[Dataset excerpts]

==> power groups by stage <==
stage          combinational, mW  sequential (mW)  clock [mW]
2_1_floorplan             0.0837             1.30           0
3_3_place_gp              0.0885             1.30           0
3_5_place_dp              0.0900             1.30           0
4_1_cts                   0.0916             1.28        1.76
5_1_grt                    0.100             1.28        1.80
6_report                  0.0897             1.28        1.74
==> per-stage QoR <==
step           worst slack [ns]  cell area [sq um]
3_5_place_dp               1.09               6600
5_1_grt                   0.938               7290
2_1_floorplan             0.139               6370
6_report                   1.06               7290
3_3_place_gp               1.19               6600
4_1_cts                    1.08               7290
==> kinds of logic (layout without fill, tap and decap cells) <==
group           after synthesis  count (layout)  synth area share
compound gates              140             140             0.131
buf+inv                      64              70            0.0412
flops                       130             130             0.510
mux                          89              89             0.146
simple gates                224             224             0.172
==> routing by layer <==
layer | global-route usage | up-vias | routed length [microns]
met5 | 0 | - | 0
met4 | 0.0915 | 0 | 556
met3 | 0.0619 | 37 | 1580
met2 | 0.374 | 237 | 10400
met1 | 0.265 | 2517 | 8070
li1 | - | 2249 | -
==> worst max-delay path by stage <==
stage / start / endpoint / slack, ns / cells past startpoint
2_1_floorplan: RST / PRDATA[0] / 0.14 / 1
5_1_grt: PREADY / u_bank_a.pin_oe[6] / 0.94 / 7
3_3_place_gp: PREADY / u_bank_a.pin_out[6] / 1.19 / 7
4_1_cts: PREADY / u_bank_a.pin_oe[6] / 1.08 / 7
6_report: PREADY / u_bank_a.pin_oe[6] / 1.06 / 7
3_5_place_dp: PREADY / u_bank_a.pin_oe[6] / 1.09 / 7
--- src/logic/pcm_regs.svh ---
`ifndef PCM_REGS_SVH
`define PCM_REGS_SVH

// ----------------------------------------------------------------
// register offsets
// ----------------------------------------------------------------
`define PCM_ADDR_POWER_MODE 8'h00
`define PCM_ADDR_EXT_INT_FLAG 8'h01
`define PCM_ADDR_STATUS 8'h02
`define PCM_ADDR_POWER_CONTROL 8'h03

// ----------------------------------------------------------------
// field positions
// ----------------------------------------------------------------
`define PCM_PMR_DIV_HI 7
`define PCM_PMR_DIV_LO 6
`define PCM_PMR_SWB 5
`define PCM_PMR_CRYSTAL_AMP_OFF 3
`define PCM_EXT_INT_FLAG_REG_SRC_SEL 3
`define PCM_EXT_INT_FLAG_REG_RC_ACTIVE 2
`define PCM_EXT_INT_FLAG_REG_RC_WAKE 1
`define PCM_STATUS_XREADY 4
`define PCM_POWER_CONTROL_REG_IDLE 0
`define PCM_POWER_CONTROL_REG_PD 1

// ----------------------------------------------------------------
// reset values and codes
// ----------------------------------------------------------------
`define PCM_DIV_RSV 2'h0
`define PCM_DIV_4 2'h1
`define PCM_DIV_64 2'h2
`define PCM_DIV_1024 2'h3
`define PCM_SRC_CRYSTAL 1'h1
`define PCM_SRC_RC 1'h0

// ----------------------------------------------------------------
// timing counts
// ----------------------------------------------------------------
// prescale limit per state, clocks per state minus one
`define PCM_STATE_LIM_4 8'h00
`define PCM_STATE_LIM_64 8'h0F
`define PCM_STATE_LIM_1024 8'hFF
`define PCM_CLK_PERIOD_NS 50
`define PCM_XTAL_WARM_NS 100000
`define PCM_XTAL_WARM_CYC \
  ((`PCM_XTAL_WARM_NS + `PCM_CLK_PERIOD_NS - 1) / `PCM_CLK_PERIOD_NS)
`define PCM_RST_HOLD_CYC 2'h2
`define PCM_APPLY_DELAY 2'h2

`endif

--- src/logic/pcm_pkg.sv ---
package pcm_pkg;

  typedef enum logic [3:0] {
    PCM_ST_RUN = 4'b0001,
    PCM_ST_PD = 4'b0010,
    PCM_ST_WAKE_XT = 4'b0100,
    PCM_ST_WAKE_RC = 4'b1000
  } pcm_mode_t;

  typedef struct packed {
    logic [7:0] presc;
    logic [1:0] phase;
    logic state_tick;
    logic fourth;
  } pcm_gen_state_t;

  typedef struct packed {
    pcm_mode_t mode;
    logic [1:0] div;
    logic [1:0] div_pend;
    logic [1:0] div_cnt;
    logic switchback_enable;
    logic crystal_amp_off;
    logic src;
    logic src_pend;
    logic use_rc;
    logic [1:0] src_cnt;
    logic rc_wake;
    logic idle;
    logic pd_req;
    logic [11:0] warm_cnt;
    logic xready;
    logic rst_active;
    logic [1:0] rst_hold;
    logic rx_s1;
    logic rx_s2;
    logic rx_prev;
    logic rp_s1;
    logic rp_s2;
    logic [1:0] int_s1;
    logic [1:0] int_s2;
    logic [7:0] rdata;
    logic cpu_en;
    logic periph_en;
    logic amp_en;
    logic strobe_low;
    logic strobe_high;
    logic p0_float;
    logic [1:0] wake_int;
  } pcm_ctrl_state_t;

endpackage
**src/vxrb_pkg.sv**
```systemverilog
// package for the extended display register bank
package vxrb_pkg;
    // index byte layout
    localparam int IDX_REG_LSB  = 0;
    localparam int IDX_REG_W    = 6;
    localparam int IDX_OFS_LSB  = 6;
    localparam int IDX_OFS_W    = 2;
    // register indices
    localparam logic [5:0] REG_SCRATCH_0      = 6'h00;
    localparam logic [5:0] REG_SCRATCH_4      = 6'h04;
    localparam logic [5:0] REG_BUS_MEM_TIMING = 6'h05;
    localparam logic [5:0] REG_TEXT_FIFO_ROM  = 6'h06;
    localparam logic [5:0] REG_DISP_FIFO_ROM  = 6'h20;
    localparam logic [5:0] REG_ROM_TIME_A17   = 6'h23;
    localparam logic [5:0] REG_ROM_PAGE_LOW   = 6'h24;
    localparam logic [5:0] REG_ROM_PAGE_HIGH  = 6'h25;
    localparam logic [5:0] REG_DISP_MISC_OPT  = 6'h26;
    localparam logic [5:0] REG_LINE_CNT_HIGH  = 6'h28;
    localparam logic [5:0] REG_LINE_CNT_LOW   = 6'h29;
    localparam logic [5:0] REG_WAIT_LOCK_DLY  = 6'h2B;
    localparam logic [5:0] REG_UPPER_ADDR     = 6'h2D;
    localparam logic [5:0] REG_PAGE_HSYNC     = 6'h2E;
    localparam logic [5:0] REG_DISP_SKEW_MISC = 6'h30;
    // writable-bit masks; other bits are reserved
    localparam logic [7:0] MASK_TEXT_FIFO_ROM = 8'h77;
    localparam logic [7:0] MASK_DISP_FIFO_ROM = 8'h7F;
    localparam logic [7:0] MASK_ROM_TIME_A17  = 8'h1F;
    localparam logic [7:0] MASK_DISP_MISC_OPT = 8'hC9;
    localparam logic [7:0] MASK_WAIT_LOCK_DLY = 8'hDF;
    localparam logic [7:0] MASK_DISP_SKEW     = 8'h01;
    // field positions
    localparam int PROCESSOR_CLOCK_LSB    = 0;
    localparam int RDRDY_LSB     = 4;
    localparam int PLANAR_DLY    = 6;
    localparam int BLINK_HALF    = 7;
    localparam int ROMCYC_LSB    = 4;
    localparam int ROM_PAGE_LOCK = 4;
    localparam int CLK_LOCK      = 4;
    localparam int SOLID_UL      = 6;
    localparam int FORCE_RD      = 7;
    localparam int TEXT_DLY      = 6;
    localparam int HSKEW_LSB     = 5;
    // reset values
    localparam logic [7:0] RST_BUS_MEM_TIMING = 8'h06;
    localparam logic [7:0] RST_TEXT_FIFO_ROM  = 8'h32;
    localparam logic [7:0] RST_DISP_FIFO_ROM  = 8'h08;
    localparam logic [7:0] RST_ZERO           = 8'h00;
    // default base port and offset after firmware setup
    localparam logic [11:0] BASE_PORT_DEFAULT = 12'h1CE;
    localparam logic [1:0]  OFFSET_DEFAULT    = 2'h2;
    localparam logic [11:0] MISC_RD_PORT      = 12'h3CC;

    typedef struct packed {
        logic [3:0] cpu_cmd_clocks;
        logic [1:0] read_ready_delay;
        logic       planar_latch_delay;
        logic       blink_half_rate;
        logic [2:0] text_fifo_depth;
        logic [2:0] rom_read_clocks;
        logic [3:0] display_fifo_thresh;
        logic [2:0] rom_access_time;
        logic [3:0] cursor_addr_hi;
        logic [3:0] start_addr_hi;
        logic [3:0] char_map_addr_hi;
        logic       solid_underline;
        logic       force_misc_zero;
        logic       text_latch_delay;
        logic [1:0] write_page_hi;
        logic [1:0] read_page_hi;
        logic [2:0] hsync_skew;
        logic       de_skew_char;
    } vxrb_ctrl_t;
endpackage
```
**src/vxrb_bank.sv**
```systemverilog
// indexed extended register bank behind a programmable i/o port pair
`timescale 1ns/100ps
module vxrb_bank #(
    parameter logic [11:0] BASE_RESET = vxrb_pkg::BASE_PORT_DEFAULT,
    parameter logic [1:0]  OFS_RESET  = vxrb_pkg::OFFSET_DEFAULT
) (
    input  wire logic         ref_clk,
    input  wire logic         sys_rst,
    input  wire logic         cfg_wr,
    input  wire logic [11:0]  cfg_base,
    input  wire logic [1:0]   cfg_offset,
    input  wire logic         io_wr,
    input  wire logic         io_rd,
    input  wire logic [11:0]  io_addr,
    input  wire logic [15:0]  io_wdata,
    output logic      [7:0]   io_rdata,
    output logic              io_hit,
    input  wire logic [7:0]   misc_out_value,
    input  wire logic [9:0]   line_count,
    output vxrb_pkg::vxrb_ctrl_t ctrl
);
    logic [11:0] base_port;
    logic [1:0]  index_ofs;
    logic [7:0]  extended_index;
    logic [7:0]  scratch [0:4];
    logic [7:0]  bus_memory_timing;
    logic [7:0]  text_fifo_rom_cycle;
    logic [7:0]  display_fifo_rom_width;
    logic [7:0]  rom_time_addr_bit17;
    logic [7:0]  rom_page_low;
    logic [7:0]  rom_page_high;
    logic [7:0]  display_misc_options;
    logic [7:0]  wait_state_lock_delay;
    logic [7:0]  upper_address_bits;
    logic [7:0]  page_pointer_hsync_skew;
    logic [7:0]  display_skew_misc;
    logic [9:0]  line_sync1;
    logic [9:0]  line_sync2;
    logic [9:0]  line_sync3;
    logic [9:0]  line_hold;
    logic        idx_port;
    logic        data_port;
    logic        wr16;
    logic [7:0]  wr_idx;
    logic [7:0]  wr_data;
    logic        wr_ok;
    logic [5:0]  wr_reg;
    logic [5:0]  rd_reg;
    logic        rd_ok;
    logic [7:0]  next_rdata;
    logic        next_hit;

    // base port and offset, written by firmware setup
    always_ff @(posedge ref_clk) begin
        if (sys_rst) begin
            base_port <= BASE_RESET;
            index_ofs <= OFS_RESET;
        end else if (cfg_wr) begin
            base_port <= cfg_base;
            index_ofs <= cfg_offset;
        end
    end

    assign idx_port  = (io_addr == base_port);
    assign data_port = (io_addr == base_port + 12'h001);
    // word write carries index low, data high
    assign wr16    = io_wr && idx_port;
    assign wr_idx  = io_wdata[7:0];
    assign wr_data = io_wdata[15:8];
    localparam int IDX_HI = vxrb_pkg::IDX_OFS_LSB + vxrb_pkg::IDX_OFS_W - 1;
    // offset bits must match the configured offset
    assign wr_ok  = wr16 &&
        (wr_idx[IDX_HI:vxrb_pkg::IDX_OFS_LSB] == index_ofs);
    assign wr_reg = wr_idx[5:0];
    assign rd_ok  = (extended_index[IDX_HI:vxrb_pkg::IDX_OFS_LSB]
                     == index_ofs);
    assign rd_reg = extended_index[5:0];

    always_ff @(posedge ref_clk) begin
        if (sys_rst) begin
            extended_index <= vxrb_pkg::RST_ZERO;
        end else if (wr16) begin
            extended_index <= wr_idx;
        end
    end

    genvar g;
    generate
        for (g = 0; g < 5; g++) begin : g_scr
            always_ff @(posedge ref_clk) begin
                if (sys_rst) begin
                    scratch[g] <= vxrb_pkg::RST_ZERO;
                end else if (wr_ok && wr_reg == 6'(g)) begin
                    scratch[g] <= wr_data;
                end
            end
        end
    endgenerate

    // command clock field, locked by page register bit 4
    always_ff @(posedge ref_clk) begin
        if (sys_rst) begin
            bus_memory_timing <= vxrb_pkg::RST_BUS_MEM_TIMING;
        end else if (wr_ok && wr_reg == vxrb_pkg::REG_BUS_MEM_TIMING) begin
            bus_memory_timing[7:4] <= wr_data[7:4];
            if (!page_pointer_hsync_skew[vxrb_pkg::CLK_LOCK]) begin
                bus_memory_timing[3:0] <= wr_data[3:0];
            end
        end
    end

    // text fifo and rom cycle, rom page lock
    always_ff @(posedge ref_clk) begin
        if (sys_rst) begin
            text_fifo_rom_cycle <= vxrb_pkg::RST_TEXT_FIFO_ROM;
        end else if (wr_ok && wr_reg == vxrb_pkg::REG_TEXT_FIFO_ROM) begin
            text_fifo_rom_cycle[2:0] <= wr_data[2:0];
            if (!rom_page_low[vxrb_pkg::ROM_PAGE_LOCK]) begin
                text_fifo_rom_cycle[6:4] <= wr_data[6:4];
            end
        end
    end

    always_ff @(posedge ref_clk) begin
        if (sys_rst) begin
            display_fifo_rom_width  <= vxrb_pkg::RST_DISP_FIFO_ROM;
            rom_time_addr_bit17     <= vxrb_pkg::RST_ZERO;
            rom_page_low            <= vxrb_pkg::RST_ZERO;
            rom_page_high           <= vxrb_pkg::RST_ZERO;
            display_misc_options    <= vxrb_pkg::RST_ZERO;
            wait_state_lock_delay   <= vxrb_pkg::RST_ZERO;
            upper_address_bits      <= vxrb_pkg::RST_ZERO;
            page_pointer_hsync_skew <= vxrb_pkg::RST_ZERO;
            display_skew_misc       <= vxrb_pkg::RST_ZERO;
        end else if (wr_ok) begin
            case (wr_reg)
                vxrb_pkg::REG_DISP_FIFO_ROM: display_fifo_rom_width <=
                    wr_data & vxrb_pkg::MASK_DISP_FIFO_ROM;
                vxrb_pkg::REG_ROM_TIME_A17: rom_time_addr_bit17 <=
                    wr_data & vxrb_pkg::MASK_ROM_TIME_A17;
                vxrb_pkg::REG_ROM_PAGE_LOW: rom_page_low <= wr_data;
                vxrb_pkg::REG_ROM_PAGE_HIGH: rom_page_high <= wr_data;
                vxrb_pkg::REG_DISP_MISC_OPT: display_misc_options <=
                    wr_data & vxrb_pkg::MASK_DISP_MISC_OPT;
                vxrb_pkg::REG_WAIT_LOCK_DLY: wait_state_lock_delay <=
                    wr_data & vxrb_pkg::MASK_WAIT_LOCK_DLY;
                vxrb_pkg::REG_UPPER_ADDR: upper_address_bits <= wr_data;
                vxrb_pkg::REG_PAGE_HSYNC: page_pointer_hsync_skew <=
                    wr_data;
                vxrb_pkg::REG_DISP_SKEW_MISC: display_skew_misc <=
                    wr_data & vxrb_pkg::MASK_DISP_SKEW;
                default: ;
            endcase
        end
    end

    // line counter comes from another timing source
    // a word is taken only when two synchronised samples agree, so a
    // count caught mid-change with skewed bits never reaches the host
    always_ff @(posedge ref_clk) begin
        if (sys_rst) begin
            line_sync1 <= 10'h000;
            line_sync2 <= 10'h000;
            line_sync3 <= 10'h000;
            line_hold  <= 10'h000;
        end else begin
            line_sync1 <= line_count;
            line_sync2 <= line_sync1;
            line_sync3 <= line_sync2;
            if (line_sync2 == line_sync3) begin
                line_hold <= line_sync2;
            end
        end
    end

    // read mux, unmapped and reserved read as zero
    always_comb begin
        next_rdata = 8'h00;
        next_hit   = 1'b0;
        if (io_rd && idx_port) begin
            next_rdata = extended_index;
            next_hit   = 1'b1;
        end else if (io_rd && data_port) begin
            next_hit = 1'b1;
            if (rd_ok) begin
                case (rd_reg)
                    6'h00, 6'h01, 6'h02, 6'h03, 6'h04:
                        next_rdata = scratch[rd_reg[2:0]];
                    vxrb_pkg::REG_BUS_MEM_TIMING:
                        next_rdata = bus_memory_timing;
                    vxrb_pkg::REG_TEXT_FIFO_ROM:
                        next_rdata = text_fifo_rom_cycle;
                    vxrb_pkg::REG_DISP_FIFO_ROM:
                        next_rdata = display_fifo_rom_width;
                    vxrb_pkg::REG_ROM_TIME_A17:
                        next_rdata = rom_time_addr_bit17;
                    vxrb_pkg::REG_ROM_PAGE_LOW:
                        next_rdata = rom_page_low;
                    vxrb_pkg::REG_ROM_PAGE_HIGH:
                        next_rdata = rom_page_high;
                    vxrb_pkg::REG_DISP_MISC_OPT:
                        next_rdata = display_misc_options;
                    vxrb_pkg::REG_LINE_CNT_HIGH:
                        next_rdata = {6'h00, line_hold[9:8]};
                    vxrb_pkg::REG_LINE_CNT_LOW:
                        next_rdata = line_hold[7:0];
                    vxrb_pkg::REG_WAIT_LOCK_DLY:
                        next_rdata = wait_state_lock_delay;
                    vxrb_pkg::REG_UPPER_ADDR:
                        next_rdata = upper_address_bits;
                    vxrb_pkg::REG_PAGE_HSYNC:
                        next_rdata = page_pointer_hsync_skew;
                    vxrb_pkg::REG_DISP_SKEW_MISC:
                        next_rdata = display_skew_misc;
                    default: next_rdata = 8'h00;
                endcase
            end
        end else if (io_rd && io_addr == vxrb_pkg::MISC_RD_PORT) begin
            next_hit = 1'b1;
            if (display_misc_options[vxrb_pkg::FORCE_RD]) begin
                next_rdata = {7'h00, misc_out_value[0]};
            end else begin
                next_rdata = misc_out_value;
            end
        end
    end

    always_ff @(posedge ref_clk) begin
        if (sys_rst) begin
            io_rdata <= 8'h00;
            io_hit   <= 1'b0;
        end else begin
            io_rdata <= next_rdata;
            io_hit   <= next_hit;
        end
    end

    always_comb begin
        ctrl.cpu_cmd_clocks      = bus_memory_timing[3:0];
        ctrl.read_ready_delay    = bus_memory_timing[5:4];
        ctrl.planar_latch_delay  = bus_memory_timing[vxrb_pkg::PLANAR_DLY];
        ctrl.blink_half_rate     = bus_memory_timing[vxrb_pkg::BLINK_HALF];
        ctrl.text_fifo_depth     = text_fifo_rom_cycle[2:0];
        ctrl.rom_read_clocks     = text_fifo_rom_cycle[6:4];
        ctrl.display_fifo_thresh = display_fifo_rom_width[3:0];
        ctrl.rom_access_time     = rom_time_addr_bit17[2:0];
        ctrl.cursor_addr_hi      = {upper_address_bits[1:0],
                                    rom_time_addr_bit17[3], 1'b0};
        ctrl.start_addr_hi       = {upper_address_bits[3:2],
                                    rom_time_addr_bit17[4], 1'b0};
        ctrl.char_map_addr_hi    = upper_address_bits[7:4];
        ctrl.solid_underline     = display_misc_options[vxrb_pkg::SOLID_UL];
        ctrl.force_misc_zero     = display_misc_options[vxrb_pkg::FORCE_RD];
        ctrl.text_latch_delay    = wait_state_lock_delay[vxrb_pkg::TEXT_DLY];
        ctrl.write_page_hi       = page_pointer_hsync_skew[1:0];
        ctrl.read_page_hi        = page_pointer_hsync_skew[3:2];
        ctrl.hsync_skew          = page_pointer_hsync_skew[7:5];
        ctrl.de_skew_char        = display_skew_misc[0];
    end
endmodule

```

EXERCISE INSTRUCTIONS:
Using the entries above, repeat only the lines from the one containing "logic crystal_amp_off;" through the one containing "logic [1:0] rst_hold;", end lines included.

SOLUTION BELOW:
    logic crystal_amp_off;
    logic src;
    logic src_pend;
    logic use_rc;
    logic [1:0] src_cnt;
    logic rc_wake;
    logic idle;
    logic pd_req;
    logic [11:0] warm_cnt;
    logic xready;
    logic rst_active;
    logic [1:0] rst_hold;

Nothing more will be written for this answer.